__WHAT IS NEEDED__:
Copy each line of the entries beneath that contains the word "after".
═══ SUPPLIED DATA ═══
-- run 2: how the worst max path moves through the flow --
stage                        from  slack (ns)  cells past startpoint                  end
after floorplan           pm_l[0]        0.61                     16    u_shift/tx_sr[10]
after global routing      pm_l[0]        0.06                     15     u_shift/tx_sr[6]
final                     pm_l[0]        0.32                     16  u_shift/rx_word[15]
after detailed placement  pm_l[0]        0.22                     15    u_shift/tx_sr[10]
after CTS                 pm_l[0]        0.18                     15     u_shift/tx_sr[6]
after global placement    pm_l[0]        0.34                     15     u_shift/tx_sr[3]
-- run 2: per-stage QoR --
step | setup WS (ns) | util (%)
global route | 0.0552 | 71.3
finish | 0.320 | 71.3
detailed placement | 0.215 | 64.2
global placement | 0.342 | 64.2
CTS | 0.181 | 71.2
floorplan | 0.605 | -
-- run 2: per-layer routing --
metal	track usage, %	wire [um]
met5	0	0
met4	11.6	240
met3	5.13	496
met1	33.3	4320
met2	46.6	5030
[src/rtl/dct_edge.sv]
module dct_edge #(
  parameter int unsigned STAGES = 2
) (
  input  logic clk,
  input  logic rst_n,
  input  logic din,
  output logic edge_ev
);
  // sh[STAGES-1] is the last synchronizer stage, sh[STAGES] its delayed copy
  logic [STAGES:0] sh;

  always_ff @(posedge clk or negedge rst_n) begin
    if (!rst_n) sh <= '0;
    else        sh <= {sh[STAGES-1:0], din};
  end

  assign edge_ev = sh[STAGES] ^ sh[STAGES-1];
endmodule

[src/rtl/dct_core.sv]
module dct_core #(
  parameter int unsigned CW = 16
) (
  input  logic          clk,
  input  logic          rst_n,
  input  logic          tick,
  input  logic          restart,
  input  logic          edge_ev,
  input  logic          run,
  input  logic          demod,
  input  logic          once,
  input  logic [CW-1:0] reload,
  input  logic          tmo_clr,
  input  logic          cap_clr,
  output logic [CW-1:0] count,
  output logic [CW-1:0] cap_val,
  output logic          tmo_flag,
  output logic          cap_flag,
  output logic          tout,
  output logic          armed,
  output logic          term_ev,
  output logic          cap_ev
);

  function automatic logic [CW-1:0] elapsed(input logic [CW-1:0] rl,
                                            input logic [CW-1:0] cur);
    return rl - cur;
  endfunction

  assign cap_ev  = run && demod && edge_ev && (!once || armed) && !restart;
  assign term_ev = tick && (count == '0) && !cap_ev && !restart;

  always_ff @(posedge clk or negedge rst_n) begin
    if (!rst_n)                count <= '0;
    else if (restart)          count <= reload;
    else if (cap_ev || term_ev) count <= reload;
    else if (tick)             count <= count - 1'b1;
  end

  always_ff @(posedge clk or negedge rst_n) begin
    if (!rst_n)      cap_val <= '0;
    else if (cap_ev) cap_val <= elapsed(reload, count);
  end

  always_ff @(posedge clk or negedge rst_n) begin
    if (!rst_n)                   armed <= 1'b1;
    else if (restart || term_ev)  armed <= 1'b1;
    else if (cap_ev && once)      armed <= 1'b0;
  end

  always_ff @(posedge clk or negedge rst_n) begin
    if (!rst_n)       tmo_flag <= 1'b0;
    else if (term_ev) tmo_flag <= 1'b1;
    else if (tmo_clr) tmo_flag <= 1'b0;
  end

  always_ff @(posedge clk or negedge rst_n) begin
    if (!rst_n)       cap_flag <= 1'b0;
    else if (cap_ev)  cap_flag <= 1'b1;
    else if (cap_clr) cap_flag <= 1'b0;
  end

  always_ff @(posedge clk or negedge rst_n) begin
    if (!rst_n)       tout <= 1'b0;
    else if (term_ev) tout <= ~tout;
  end
endmodule

[src/rtl/dcap_timer.sv]
module dcap_timer #(
  parameter int unsigned CW          = 16,
  parameter int unsigned DW          = 8,
  parameter int unsigned AW          = 3,
  parameter int unsigned PSW         = 3,
  parameter int unsigned SYNC_STAGES = 2
) (
  input  logic          clk,
  input  logic          rst_n,
  input  logic          bus_wr,
  input  logic [AW-1:0] bus_addr,
  input  logic [DW-1:0] bus_wdata,
  output logic [DW-1:0] bus_rdata,
  input  logic          demod_in,
  input  logic          port_dout,
  output logic          pin_out,
  output logic          irq_capture,
  output logic          irq_timeout
);
  import dct_pkg::*;

  localparam int unsigned NB = CW / DW;

  ctrl_t          ctrl;
  logic [CW-1:0]  reload_q;
  logic           ctrl_wr, stat_wr;
  logic           tmo_clr, cap_clr;
  logic           tick, edge_ev;
  logic [CW-1:0]  count, cap_val;
  logic           tmo_flag, cap_flag, tout, armed;
  logic           term_ev, cap_ev;
  logic           once_q;

  assign ctrl_wr = bus_wr && (bus_addr == AW'(A_CTRL));
  assign stat_wr = bus_wr && (bus_addr == AW'(A_STAT));
  assign tmo_clr = stat_wr && bus_wdata[0];
  assign cap_clr = stat_wr && bus_wdata[1];
  assign once_q  = ctrl.once;

  always_ff @(posedge clk or negedge rst_n) begin
    if (!rst_n)       ctrl <= '0;
    else if (ctrl_wr) ctrl <= ctrl_t'(bus_wdata[7:0]);
  end

  for (genvar i = 0; i < NB; i++) begin : g_rld
    always_ff @(posedge clk or negedge rst_n) begin
      if (!rst_n) reload_q[i*DW +: DW] <= '0;
      else if (bus_wr && (bus_addr == AW'(A_RLD + i)))
        reload_q[i*DW +: DW] <= bus_wdata;
    end
  end

  always_comb begin
    bus_rdata = '0;
    if (bus_addr == AW'(A_CTRL)) bus_rdata = DW'(ctrl);
    if (bus_addr == AW'(A_STAT)) bus_rdata = DW'({cap_flag, tmo_flag});
    for (int i = 0; i < NB; i++) begin
      if (bus_addr == AW'(A_RLD + i)) bus_rdata = reload_q[i*DW +: DW];
      if (bus_addr == AW'(A_CAP + i)) bus_rdata = cap_val[i*DW +: DW];
    end
  end

  dct_prescale #(.PSW(PSW)) u_pre (
    .clk(clk), .rst_n(rst_n), .run(ctrl.en), .restart(ctrl_wr),
    .cks(ctrl.cks), .tick(tick)
  );

  dct_edge #(.STAGES(SYNC_STAGES)) u_edge (
    .clk(clk), .rst_n(rst_n), .din(demod_in), .edge_ev(edge_ev)
  );

  dct_core #(.CW(CW)) u_core (
    .clk(clk), .rst_n(rst_n), .tick(tick), .restart(ctrl_wr),
    .edge_ev(edge_ev), .run(ctrl.en), .demod(ctrl.demod), .once(ctrl.once),
    .reload(reload_q), .tmo_clr(tmo_clr), .cap_clr(cap_clr),
    .count(count), .cap_val(cap_val), .tmo_flag(tmo_flag),
    .cap_flag(cap_flag), .tout(tout), .armed(armed),
    .term_ev(term_ev), .cap_ev(cap_ev)
  );

  assign irq_capture = cap_flag && ctrl.cap_mask;
  assign irq_timeout = tmo_flag && ctrl.tmo_mask;
  assign pin_out     = ctrl.pin_sel ? tout : port_dout;
endmodule
**config.mk**
```make
export PLATFORM = sky130hd
export DESIGN_NAME = lp_strobe_gen
export DESIGN_NICKNAME = d
export VERILOG_FILES = /design/src/rtl/lp_pkg.sv /design/src/rtl/lp_sync_edge.sv /design/src/rtl/lp_holdoff.sv /design/src/rtl/lp_arm.sv /design/src/rtl/lp_strobe_gen.sv
export SDC_FILE = /design/constraint.sdc
export NUM_CORES = 1
export LEC_CHECK = 0
export ABC_AREA = 0
export BUFFER_PORTS_ARGS = -buffer_cell sky130_fd_sc_hd__buf_2
export CELL_PAD_IN_SITES_DETAIL_PLACEMENT = 1
export CELL_PAD_IN_SITES_GLOBAL_PLACEMENT = 2
export CORE_MARGIN = 2
export CORE_UTILIZATION = 36
export CTS_CLUSTER_DIAMETER = 30
export DETAILED_ROUTE_END_ITERATION = 10
export PLACE_DENSITY = 0.87
export SETUP_SLACK_MARGIN = 0.5
export SLEW_MARGIN = 20
export SYNTH_ARGS = -nofsm -noshare
export SYNTH_HDL_FRONTEND = slang
export SYNTH_SLANG_ARGS = --single-unit
```
**constraint.sdc**
```tcl
create_clock -name clk -period 2.61 [get_ports clk]
set_input_delay 0.261 -clock clk [delete_from_list [all_inputs] [get_ports clk]]
set_output_delay 0.261 -clock clk [all_outputs]
set_load 0.05 [all_outputs]
```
═══
__EXERCISE RESULT__:
after floorplan           pm_l[0]        0.61                     16    u_shift/tx_sr[10]
after global routing      pm_l[0]        0.06                     15     u_shift/tx_sr[6]
after detailed placement  pm_l[0]        0.22                     15    u_shift/tx_sr[10]
after CTS                 pm_l[0]        0.18                     15     u_shift/tx_sr[6]
after global placement    pm_l[0]        0.34                     15     u_shift/tx_sr[3]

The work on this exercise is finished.